Exercise aim: Find the line with "synth_warn: 2" and the line with "netlist_area_um2: 11400" in the entries below; output exactly those two lines, every line between them, and no others.

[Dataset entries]
# # #

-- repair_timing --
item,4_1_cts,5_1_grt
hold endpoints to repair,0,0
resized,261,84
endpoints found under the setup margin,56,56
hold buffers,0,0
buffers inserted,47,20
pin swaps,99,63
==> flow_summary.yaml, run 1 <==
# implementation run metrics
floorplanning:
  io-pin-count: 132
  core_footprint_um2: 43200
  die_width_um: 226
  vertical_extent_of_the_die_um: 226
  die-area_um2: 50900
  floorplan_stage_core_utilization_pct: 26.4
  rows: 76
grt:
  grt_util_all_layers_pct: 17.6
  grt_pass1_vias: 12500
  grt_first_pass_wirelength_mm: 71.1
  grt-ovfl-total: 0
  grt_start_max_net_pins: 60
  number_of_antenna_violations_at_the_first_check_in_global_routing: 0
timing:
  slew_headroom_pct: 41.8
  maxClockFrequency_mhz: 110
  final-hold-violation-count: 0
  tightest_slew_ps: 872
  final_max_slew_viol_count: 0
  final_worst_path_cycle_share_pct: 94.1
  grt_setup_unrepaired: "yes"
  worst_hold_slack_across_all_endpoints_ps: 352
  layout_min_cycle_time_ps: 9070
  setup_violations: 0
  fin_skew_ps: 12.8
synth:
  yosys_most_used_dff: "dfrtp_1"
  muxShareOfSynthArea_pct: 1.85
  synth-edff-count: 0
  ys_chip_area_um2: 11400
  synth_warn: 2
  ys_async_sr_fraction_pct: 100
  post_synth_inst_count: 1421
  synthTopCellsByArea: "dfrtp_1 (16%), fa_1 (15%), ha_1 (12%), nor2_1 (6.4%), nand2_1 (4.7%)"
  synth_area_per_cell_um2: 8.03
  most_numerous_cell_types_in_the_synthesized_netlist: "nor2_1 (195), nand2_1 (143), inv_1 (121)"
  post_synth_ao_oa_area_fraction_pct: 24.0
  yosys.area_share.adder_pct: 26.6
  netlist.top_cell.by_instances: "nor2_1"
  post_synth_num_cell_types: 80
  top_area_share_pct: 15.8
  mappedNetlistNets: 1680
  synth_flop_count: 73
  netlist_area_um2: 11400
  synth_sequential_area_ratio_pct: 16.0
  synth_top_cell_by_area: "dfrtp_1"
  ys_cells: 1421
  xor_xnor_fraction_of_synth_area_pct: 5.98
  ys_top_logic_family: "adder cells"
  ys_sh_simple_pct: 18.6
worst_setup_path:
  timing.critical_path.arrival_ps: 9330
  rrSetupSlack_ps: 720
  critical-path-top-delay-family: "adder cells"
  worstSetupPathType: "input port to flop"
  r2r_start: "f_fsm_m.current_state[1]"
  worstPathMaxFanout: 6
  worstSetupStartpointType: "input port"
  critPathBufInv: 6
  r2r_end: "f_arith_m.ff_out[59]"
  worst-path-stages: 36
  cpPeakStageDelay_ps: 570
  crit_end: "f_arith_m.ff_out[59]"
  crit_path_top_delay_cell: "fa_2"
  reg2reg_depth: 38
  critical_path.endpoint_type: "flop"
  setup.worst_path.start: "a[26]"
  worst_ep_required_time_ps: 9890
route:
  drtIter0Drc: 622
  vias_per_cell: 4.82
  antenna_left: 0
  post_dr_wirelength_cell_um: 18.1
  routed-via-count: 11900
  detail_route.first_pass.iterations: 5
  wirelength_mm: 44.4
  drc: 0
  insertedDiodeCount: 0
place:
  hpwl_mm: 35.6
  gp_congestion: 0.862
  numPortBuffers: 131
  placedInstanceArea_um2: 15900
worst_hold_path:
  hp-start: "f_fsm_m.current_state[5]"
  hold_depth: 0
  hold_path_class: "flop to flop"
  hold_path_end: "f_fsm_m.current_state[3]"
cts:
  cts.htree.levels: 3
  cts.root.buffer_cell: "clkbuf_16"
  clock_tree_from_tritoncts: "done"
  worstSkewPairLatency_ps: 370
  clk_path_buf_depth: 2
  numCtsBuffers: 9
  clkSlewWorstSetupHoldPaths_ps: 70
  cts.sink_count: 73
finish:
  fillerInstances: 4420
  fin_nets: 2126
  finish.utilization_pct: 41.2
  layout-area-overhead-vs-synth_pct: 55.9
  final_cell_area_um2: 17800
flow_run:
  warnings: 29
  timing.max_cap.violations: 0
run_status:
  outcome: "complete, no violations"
==> indigo: inputs <==
## cordic
module cordic(clk, angle, sine, cosine);
  input clk;
  input signed [31:0] angle;  
  output signed [15:0] sine;  
  output signed [15:0] cosine;
  reg signed [15:0] x [0:12];
  reg signed [15:0] y [0:12];
  reg signed [31:0] z [0:12];
  parameter scaling_factor = 19896;  
  wire [1:0] sector;
  assign sector = angle[31:30];
  assign sine = y[12];
  assign cosine = x[12];
  wire signed [31:0] theta [0:12];
  assign theta [ 0] = 'h20000000;   
  assign theta [ 1] = 'h12E4051D;   
  assign theta [ 2] = 'h9FB385B;    
  assign theta [ 3] = 'h51111D4;    
  assign theta [ 4] = 'h28B0D43;    
  assign theta [ 5] = 'h145D7E1;    
  assign theta [ 6] = 'hA2F61E;     
  assign theta [ 7] = 'h517C55;     
  assign theta [ 8] = 'h28BE53;     
  assign theta [ 9] = 'h145F2E;     
  assign theta [10] = 'hA2F98;      
  assign theta [11] = 'h517CC;      
  assign theta [12] = 'h28BE6;      
  always @(posedge clk)
  begin 
    if (sector == 2'b00) begin
	  x[0] <= scaling_factor;
      y[0] <= 0;
      z[0] <= angle;      
    end
    else if  (sector == 2'b11) begin
	  x[0] <= scaling_factor;
      y[0] <= 0;
      z[0] <= angle;      
    end      
    else if (sector == 2'b01) begin
      x[0] <= -0;
      y[0] <= scaling_factor;
      z[0] <= {2'b00,angle[29:0]};      
    end
    else if (sector == 2'b10) begin
      x[0] <= 0;
      y[0] <= -scaling_factor;
      z[0] <= {2'b11,angle[29:0]};
    end
  end
  genvar i;
  generate
    for (i=0; i<13; i=i+1)
      begin
        wire sgn; 
	assign sgn = z[i][31];  
	wire signed [15:0] xnew, ynew;
        assign xnew = x[i] >>> i;  
        assign ynew = y[i] >>> i;
        always @(posedge clk)
          begin
            if (sgn==1)
              begin
  ...
clock: 4.74 ns
lec_check: 0
abc_area: 1
cap_margin: 20
core_aspect_ratio: 0.88
core_margin: 2
core_utilization: 58
cts_cluster_size: 57
gpl_routability_driven: 1
setup_slack_margin: 1.23
slew_margin: 5
run.sh (not shown) runs the stock make flow with config.mk's settings and CLKGATE_MAP_FILE=.
==> fjord: changes against indigo <==
- ABC_AREA: 1 -> default
- CORE_ASPECT_RATIO: 0.88 -> default
- CORE_UTILIZATION: 58 -> 40
- CTS_CLUSTER_SIZE: 57 -> default
- GPL_ROUTABILITY_DRIVEN: 1 -> default
- SETUP_SLACK_MARGIN: 1.23 -> default
- SLEW_MARGIN: 5 -> 20
==> flow/constraint.sdc (replaced) <==
create_clock -name core_clock -period 3.41 [get_ports {clk}]
set_input_delay 0.6820 -clock core_clock [delete_from_list [all_inputs] [get_ports {clk}]]
set_output_delay 0.6820 -clock core_clock [all_outputs]
set_load 0.01 [all_outputs]
==> tundra: changes against indigo <==
- CAP_MARGIN: 20 -> 10
- CELL_PAD_IN_SITES_DETAIL_PLACEMENT: default -> 2
- CELL_PAD_IN_SITES_GLOBAL_PLACEMENT: default -> 2
- CORE_ASPECT_RATIO: 0.88 -> 0.5
- CORE_UTILIZATION: 58 -> 40
- CTS_CLUSTER_SIZE: 57 -> 10
- GPL_ROUTABILITY_DRIVEN: 1 -> 0
- GPL_TIMING_DRIVEN: default -> 1
- HOLD_SLACK_MARGIN: default -> 0.19
- MAX_ROUTING_LAYER: default -> met5
- PLACE_DENSITY_LB_ADDON: default -> 0.19
- SETUP_SLACK_MARGIN: 1.23 -> default
- TNS_END_PERCENT: default -> 70
==> flow/constraint.sdc (replaced) <==
create_clock -name core_clock -period 3.5 [get_ports {clk}]
set_input_delay 0.7000 -clock core_clock [delete_from_list [all_inputs] [get_ports {clk}]]
set_output_delay 0.7000 -clock core_clock [all_outputs]
set_load 0.01 [all_outputs]
==> notes <==
Core utilization, lowest first: tundra, fjord, indigo. Of tundra and fjord, tundra has the higher design area (gap about 20%, measured against fjord). The lowest via count belongs to fjord, the highest to tundra. Sequential share of layout area: fjord > indigo > tundra. Die size: indigo < fjord < tundra. The lowest first-iteration DRC count belongs to fjord, the highest to indigo. Clock skew, lowest first: fjord, indigo, tundra.
== job 6147 ==
Design FIFO, start of the top module:
module FIFO(clk, rst, wr_en, rd_en, buf_in, buf_out, buf_empty, buf_full, fifo_counter);
input clk, rst, wr_en, rd_en;
input [7:0] buf_in;
output [7:0] buf_out;
output buf_empty, buf_full;
output [6:0] fifo_counter;
reg [7:0] buf_out;
reg buf_empty, buf_full;
reg [6:0] fifo_counter;
reg [5:0] rd_ptr, wr_ptr;
reg [7:0] buf_mem[63:0];
always@ (fifo_counter) begin
    buf_empty = (fifo_counter == 0);  
    buf_full = (fifo_counter == 64);  
end
always @(posedge clk or posedge rst) begin
    if( rst )  
        fifo_counter <= 0;
    else if((!buf_full && wr_en) && (!buf_empty && rd_en))  
        fifo_counter <= fifo_counter;
    else if (!buf_full && wr_en)  
        fifo_counter <= fifo_counter + 1;
    else if (!buf_empty && rd_en)  
        fifo_counter <= fifo_counter - 1;
    else  
        fifo_counter <= fifo_counter;
end
always @(posedge clk or posedge rst) begin
    if (rst)  
        buf_out <= 0;
    else begin
        if (rd_en && !buf_empty)
            buf_out <= buf_mem[rd_ptr];
        else  
            buf_out <= buf_out;
    end
end
  ...
Size: roughly 1100 cells after synthesis, about 540 flip-flops, about 29 I/O pins, roughly 21000 sq um of cells after synthesis.
==> flow/config.mk <==
export PLATFORM = sky130hd
export DESIGN_NAME = FIFO
export DESIGN_NICKNAME = FIFO
export VERILOG_FILES = /design/flow/design.v
export SDC_FILE = /design/flow/constraint.sdc
export NUM_CORES = 4
export LEC_CHECK = 0
export CAP_MARGIN = 20
export CELL_PAD_IN_SITES_GLOBAL_PLACEMENT = 0
export CORE_ASPECT_RATIO = 0.98
export CORE_MARGIN = 2
export CORE_UTILIZATION = 72
export CTS_CLUSTER_DIAMETER = 349
export CTS_CLUSTER_SIZE = 14
export GPL_TIMING_DRIVEN = 1
export MAX_ROUTING_LAYER = met4
export PLACE_DENSITY_LB_ADDON = 0.02
export SETUP_SLACK_MARGIN = 0.87
export SLEW_MARGIN = 25
export TNS_END_PERCENT = 60
==> flow/constraint.sdc <==
create_clock -name core_clock -period 3.06 [get_ports {clk}]
set_input_delay 0.6120 -clock core_clock [delete_from_list [all_inputs] [get_ports {clk}]]
set_output_delay 0.6120 -clock core_clock [all_outputs]
set_load 0.01 [all_outputs]
run.sh (not shown) runs the stock make flow with config.mk's settings and CLKGATE_MAP_FILE=.
Job 6147: PASS, flow complete, no timing, DRC or antenna violations
Input-level comparison between job 1317 and job 6147:
Settings: GPL_TIMING_DRIVEN: 1 -> unset; SETUP_SLACK_MARGIN: 0.87 -> unset; SLEW_MARGIN: 25 -> 20; CORE_UTILIZATION: 72 -> 41; CTS_CLUSTER_DIAMETER: 349 -> unset; CELL_PAD_IN_SITES_GLOBAL_PLACEMENT: 0 -> unset; MAX_ROUTING_LAYER: met4 -> unset; PLACE_DENSITY_LB_ADDON: 0.02 -> unset; CORE_ASPECT_RATIO: 0.98 -> unset; TNS_END_PERCENT: 60 -> unset; CTS_CLUSTER_SIZE: 14 -> unset; the clock period (ns, I/O delays scaled along): 3.06 -> 3.71.
## What came out
- Job 1317 reached the final stage; the timing, design-rule and antenna checks on its layout passed.
- The run showing the greater routed wire length is job 6147.
- Job 6147 → job 1317: total power down 3300 uW; first-pass GRT wire length down 2.7 mm; part of the total power dissipated in combinational logic down 5.9 points.
- Compared with job 6147, job 1317 has less setup slack.
- The clock latency reported for the late side of the worst-skew pair in job 1317 sits 0.06 ns above the value recorded for job 6147.
- Summary — core utilization, job 1317 relative to job 6147: lower, by 37 points.
- In job 1317 the clock network fraction of total power turned out 6.2 points higher than in job 6147.
Changes in job 4668 relative to job 1317:
Settings: putting PLACE_DENSITY_LB_ADDON at 0.05 where nothing was set; swapping 41 for 72 in CORE_UTILIZATION; putting SETUP_SLACK_MARGIN at 0.59 where nothing was set; putting CTS_CLUSTER_SIZE at 15 where nothing was set; swapping 3.71 for 2.06 in the clock period (ns, I/O delays scaled along).
[summary]
Job 4668 ended with more post-cts sizing count than job 1317.
[flow] job 4668 | stages: complete | final checks: fail | reason: setup timing
Looking at critical path's slowest cell, the or4_4 result is from job 4668; the clkdlybuf4s50_1 one comes from job 1317.
Compared with job 1317, job 4668 has less setup slack.
Diff job 1317 -> job 4668 | leakage component of the power | up by a few percent
reg -> out as the startpoint-to-endpoint class of the critical path was reported by job 1317, and reg -> reg by job 4668.
Compared with job 1317, job 4668 is the more power-hungry design.
Against job 1317, job 4668 reports a instance count on the critical path that is higher.
The inputs of job 6218 differ from those of job 4668 as listed below.
Settings: changing CORE_UTILIZATION from 72 to 40; removing SETUP_SLACK_MARGIN (formerly 0.59); removing PLACE_DENSITY_LB_ADDON (formerly 0.05); removing CTS_CLUSTER_SIZE (formerly 15); changing the clock period (ns, I/O delays scaled along) from 2.06 to 5.0.
==> comparison <==
- Every stage of the flow completed for job 6218, and the final layout passed the timing, design-rule and antenna checks.
- [compare] base=job 4668 new=job 6218: power in combinational cells lost 73%, number of maximum-capacitance violations neither gained nor lost much, routed length per placed instance lost 22%, final design instance area without fill lost 1700 sq um, hold slack picked up an extra 0.31 ns.
Power and IR drop assume default switching activity.
==> lagoon: inputs <==
Design processor, start of the top module:
module processor
(
	input wire clk_i,
	input wire rst_i,
	input wire stall_i,
	output wire [31:0] addr_o,
	input wire [31:0] data_i,
	output wire [31:0] data_o,
	output wire [3:0] data_w_o,
	output wire [2:0] data_mode_o,
	input wire [7:0] extio_in,
	output wire [7:0] extio_out
);
Settings: LEC_CHECK=0, CAP_MARGIN=20, CELL_PAD_IN_SITES_GLOBAL_PLACEMENT=3, CORE_MARGIN=8, CORE_UTILIZATION=17, CTS_CLUSTER_DIAMETER=319, CTS_CLUSTER_SIZE=18, GPL_ROUTABILITY_DRIVEN=1, GPL_TIMING_DRIVEN=1, MAX_ROUTING_LAYER=met5, MIN_ROUTING_LAYER=met2, SETUP_SLACK_MARGIN=4.02, SLEW_MARGIN=35, TNS_END_PERCENT=75; clock period 13.7 ns.
run.sh (not shown) runs the stock make flow with config.mk's settings and CLKGATE_MAP_FILE=.
==> delta: changes against lagoon <==
Settings changed: ABC_AREA set to 1, CAP_MARGIN 20 to 0, CELL_PAD_IN_SITES_GLOBAL_PLACEMENT 3 to unset, CORE_MARGIN 8 to 2, CORE_UTILIZATION 17 to 72, CTS_CLUSTER_DIAMETER 319 to unset, CTS_CLUSTER_SIZE 18 to unset, GPL_ROUTABILITY_DRIVEN 1 to unset, GPL_TIMING_DRIVEN 1 to unset, MAX_ROUTING_LAYER met5 to unset, MIN_ROUTING_LAYER met2 to unset, PLACE_DENSITY set to 0.39, SETUP_SLACK_MARGIN 4.02 to 0.37, SLEW_MARGIN 35 to 20, TNS_END_PERCENT 75 to unset.
==> flow/constraint.sdc (replaced) <==
create_clock -name core_clock -period 4.98 [get_ports {clk_i}]
set_input_delay 0.9960 -clock core_clock [delete_from_list [all_inputs] [get_ports {clk_i}]]
set_output_delay 0.9960 -clock core_clock [all_outputs]
set_load 0.01 [all_outputs]
==> harbor: changes against lagoon <==
Settings changed: CELL_PAD_IN_SITES_GLOBAL_PLACEMENT 3 to unset, CORE_MARGIN 8 to 2, CORE_UTILIZATION 17 to 70, CTS_CLUSTER_DIAMETER 319 to unset, CTS_CLUSTER_SIZE 18 to unset, GPL_ROUTABILITY_DRIVEN 1 to unset, GPL_TIMING_DRIVEN 1 to unset, MAX_ROUTING_LAYER met5 to met4, MIN_ROUTING_LAYER met2 to unset, SETUP_SLACK_MARGIN 4.02 to unset, SLEW_MARGIN 35 to 20, TNS_END_PERCENT 75 to unset.
==> flow/constraint.sdc (replaced) <==
create_clock -name core_clock -period 8.72 [get_ports {clk_i}]
set_input_delay 1.7440 -clock core_clock [delete_from_list [all_inputs] [get_ports {clk_i}]]
set_output_delay 1.7440 -clock core_clock [all_outputs]
set_load 0.01 [all_outputs]
==> raven: changes against lagoon <==
Settings changed: CELL_PAD_IN_SITES_GLOBAL_PLACEMENT 3 to unset, CORE_MARGIN 8 to 2, CORE_UTILIZATION 17 to 72, CTS_CLUSTER_DIAMETER 319 to 28, CTS_CLUSTER_SIZE 18 to 32, GPL_ROUTABILITY_DRIVEN 1 to unset, GPL_TIMING_DRIVEN 1 to unset, MAX_ROUTING_LAYER met5 to unset, MIN_ROUTING_LAYER met2 to unset, SETUP_SLACK_MARGIN 4.02 to 0.75, SLEW_MARGIN 35 to 20, TNS_END_PERCENT 75 to unset.
==> flow/constraint.sdc (replaced) <==
create_clock -name core_clock -period 4.41 [get_ports {clk_i}]
set_input_delay 0.8820 -clock core_clock [delete_from_list [all_inputs] [get_ports {clk_i}]]
set_output_delay 0.8820 -clock core_clock [all_outputs]
set_load 0.01 [all_outputs]
==> comparison <==
- delta ended with an error in 3_5_place_dp (DPL-0033). lagoon produced a clean layout. raven failed in 4_1_cts. harbor did not get past 5_1_grt (GRT-0116).
- Between harbor and delta, the lower synthesized area is in harbor (gap about 2.4%, measured against delta).
- Die size, highest first: lagoon, harbor, delta, raven.
- Between lagoon and delta, the lower synthesized cell count is in lagoon (gap 34%, measured against delta).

# # #

The answer:
  synth_warn: 2
  ys_async_sr_fraction_pct: 100
  post_synth_inst_count: 1421
  synthTopCellsByArea: "dfrtp_1 (16%), fa_1 (15%), ha_1 (12%), nor2_1 (6.4%), nand2_1 (4.7%)"
  synth_area_per_cell_um2: 8.03
  most_numerous_cell_types_in_the_synthesized_netlist: "nor2_1 (195), nand2_1 (143), inv_1 (121)"
  post_synth_ao_oa_area_fraction_pct: 24.0
  yosys.area_share.adder_pct: 26.6
  netlist.top_cell.by_instances: "nor2_1"
  post_synth_num_cell_types: 80
  top_area_share_pct: 15.8
  mappedNetlistNets: 1680
  synth_flop_count: 73
  netlist_area_um2: 11400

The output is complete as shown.